Sir Geoffrey Luttrell III (1276 – 23 May 1345) lord of the manor of Irnham in Lincolnshire was a mediaeval knight remembered principally today as having commissioned the Luttrell Psalter, a rare and profusely illustrated manuscript now in the British Library in London.

==Origins==
Geoffrey Luttrell was born in 1276 and was the son of Robert Luttrell (died 1296). He succeeded his father in 1297. He was a descendant of Sir Geoffrey de Luterel. He was referred to as the 2nd Lord of Irnham. His family's arms were: Azure, a bend between six martlets argent. An Irish branch of the Luttrell family bore the same arms but differenced by tincture (Or, a bend between six martlets sable),

==Career==
Within the last five years before his death in 1345 he commissioned the Luttrell Psalter, the illustrations to which include a representation of him, his wife and his daughter-in-law, with profuse display of his armorials.

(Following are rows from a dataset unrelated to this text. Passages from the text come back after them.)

`src/design/target_point_penalty_force_top_defines.svh`:
```
// Assertion macros shared by the target point penalty force design.
// Each macro expects signals named clk and rst_n in the enclosing module.
`ifndef TARGET_POINT_PENALTY_FORCE_TOP_DEFINES_SVH
`define TARGET_POINT_PENALTY_FORCE_TOP_DEFINES_SVH

// The consequent must hold in the same cycle as the antecedent.
`define TPPF_ASSERT_SAME(lbl, ante, cons) \
  lbl: assert property (@(posedge clk) disable iff (!rst_n) (ante) |-> (cons)) \
    else $error("tppf assertion failed");

// The consequent must hold in the cycle after the antecedent.
`define TPPF_ASSERT_NEXT(lbl, ante, cons) \
  lbl: assert property (@(posedge clk) disable iff (!rst_n) (ante) |=> (cons)) \
    else $error("tppf assertion failed");

`endif

```
`src/design/tppf_pkg.sv`:
```
// Package for the target point penalty force block: payload structs, register
// indexes, the controller state type and the saturation helper. No dependencies.
package tppf_pkg;

  localparam int NUM_AXES   = 3;
  localparam int DIMENSIONS = 3;
  localparam int DATA_W     = 32;
  localparam int CFG_IDX_W  = 3;
  localparam int PROD_W     = 2 * DATA_W;
  localparam int FRAC_W     = 16;

  localparam logic signed [DATA_W-1:0] BOX_LOW_RESET  = 32'sd0;
  localparam logic signed [DATA_W-1:0] BOX_HIGH_RESET = 32'sd65536;

  localparam logic [CFG_IDX_W-1:0] REG_BOX_LOW_X  = 3'd0;
  localparam logic [CFG_IDX_W-1:0] REG_BOX_HIGH_X = 3'd1;
  localparam logic [CFG_IDX_W-1:0] REG_BOX_LOW_Y  = 3'd2;
  localparam logic [CFG_IDX_W-1:0] REG_BOX_HIGH_Y = 3'd3;
  localparam logic [CFG_IDX_W-1:0] REG_BOX_LOW_Z  = 3'd4;
  localparam logic [CFG_IDX_W-1:0] REG_BOX_HIGH_Z = 3'd5;

  typedef struct packed {
    logic signed [31:0] pos_x;
    logic signed [31:0] pos_y;
    logic signed [31:0] pos_z;
    logic signed [31:0] goal_x;
    logic signed [31:0] goal_y;
    logic signed [31:0] goal_z;
    logic signed [31:0] stiffness;
    logic signed [31:0] force_in_x;
    logic signed [31:0] force_in_y;
    logic signed [31:0] force_in_z;
    logic               pass_start;
  } in_t;

  typedef struct packed {
    logic signed [31:0] force_out_x;
    logic signed [31:0] force_out_y;
    logic signed [31:0] force_out_z;
    logic        [31:0] node_distance;
    logic        [31:0] pass_peak;
    logic        [31:0] overall_peak;
  } out_t;

  typedef enum logic [2:0] {
    S_IDLE,
    S_SHIFT,
    S_DIFF,
    S_MUL,
    S_SUM,
    S_START,
    S_ROOT,
    S_HOLD
  } state_t;

  function automatic logic signed [DATA_W-1:0] sat_s32(input logic signed [PROD_W-1:0] v);
    logic signed [PROD_W-1:0] max_v;
    logic signed [PROD_W-1:0] min_v;
    max_v = {{(PROD_W-DATA_W+1){1'b0}}, {(DATA_W-1){1'b1}}};
    min_v = {{(PROD_W-DATA_W+1){1'b1}}, {(DATA_W-1){1'b0}}};
    if (v > max_v) begin
      return max_v[DATA_W-1:0];
    end else if (v < min_v) begin
      return min_v[DATA_W-1:0];
    end
    return v[DATA_W-1:0];
  endfunction

endpackage

```
`src/design/tppf_isqrt.sv`:
```
// Floor square root of a 64-bit radicand, one root bit per cycle.
// Depends on tppf_pkg.
module tppf_isqrt (
  input  logic                           clk,
  input  logic                           rst_n,
  input  logic                           start,
  input  logic [tppf_pkg::PROD_W-1:0]    radicand,
  output logic                           busy,
  output logic                           done,
  output logic [tppf_pkg::DATA_W-1:0]    root
);

  localparam int RT_W  = tppf_pkg::DATA_W;
  localparam int RM_W  = RT_W + 2;
  localparam int TR_W  = RM_W + 2;
  localparam int CNT_W = $clog2(RT_W);

  logic [tppf_pkg::PROD_W-1:0] rad_r, rad_nxt;
  logic [RM_W-1:0]             rem_r, rem_nxt;
  logic [RT_W-1:0]             root_r, root_nxt;
  logic [CNT_W-1:0]            cnt_r, cnt_nxt;
  logic                        busy_r, busy_nxt;
  logic                        done_r, done_nxt;
  logic [TR_W-1:0]             trial;

  always_comb begin
    rad_nxt  = rad_r;
    rem_nxt  = rem_r;
    root_nxt = root_r;
    cnt_nxt  = cnt_r;
    busy_nxt = busy_r;
    done_nxt = 1'b0;
    trial    = {rem_r, rad_r[tppf_pkg::PROD_W-1 -: 2]} - {2'b00, root_r, 2'b01};
    if (start) begin
      rad_nxt  = radicand;
      rem_nxt  = '0;
      root_nxt = '0;
      cnt_nxt  = '0;
      busy_nxt = 1'b1;
    end else if (busy_r) begin
      rad_nxt = {rad_r[tppf_pkg::PROD_W-3:0], 2'b00};
      if (!trial[TR_W-1]) begin
        rem_nxt  = trial[RM_W-1:0];
        root_nxt = {root_r[RT_W-2:0], 1'b1};
      end else begin
        rem_nxt  = {rem_r[RM_W-3:0], rad_r[tppf_pkg::PROD_W-1 -: 2]};
        root_nxt = {root_r[RT_W-2:0], 1'b0};
      end
      cnt_nxt = cnt_r + 1'b1;
      if (cnt_r == CNT_W'(RT_W - 1)) begin
        busy_nxt = 1'b0;
        done_nxt = 1'b1;
      end
    end
  end

  always_ff @(posedge clk) begin
    if (!rst_n) begin
      busy_r <= 1'b0;
      done_r <= 1'b0;
      cnt_r  <= '0;
    end else begin
      busy_r <= busy_nxt;
      done_r <= done_nxt;
      cnt_r  <= cnt_nxt;
    end
    rad_r  <= rad_nxt;
    rem_r  <= rem_nxt;
    root_r <= root_nxt;
  end

  assign busy = busy_r;
  assign done = done_r;
  assign root = root_r;

endmodule

```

Although he has been praised for his patronage of the arts, it seems that Luttrell, like many medieval landowners, was capable of ruthlessness and violence. A private war which he conducted together with his neighbours Roger de Birthorpe, Edmund Colville and Guy Goband against the monks of Sempringham Priory was considered serious enough to warrant a Royal Commission of Inquiry in 1312. However, it has been argued that Birthorpe was the principal offender and that Luttrell was to blame only for supporting his friend; this may be borne out by the fact that while Birthorpe was outlawed for a time, Luttrell seems to have escaped any censure.

==Marriage and children==
Sir Geoffrey married Agnes the daughter of Sir Richard of Sutton. She died in June 1339 or 1340.

Their Issue:

1. Robert, d. 1320

2. Andrew, his heir.

3. Sir Geoffrey, who married Constance, daughter of Geoffrey Scrope.

4. Robert, a Knight of the Hospital of St. John of Jerusalem.

5. Isabel, a Gilbertine nun.

6. Elizabeth, who married Walter, son of Sir Walter Gloucester.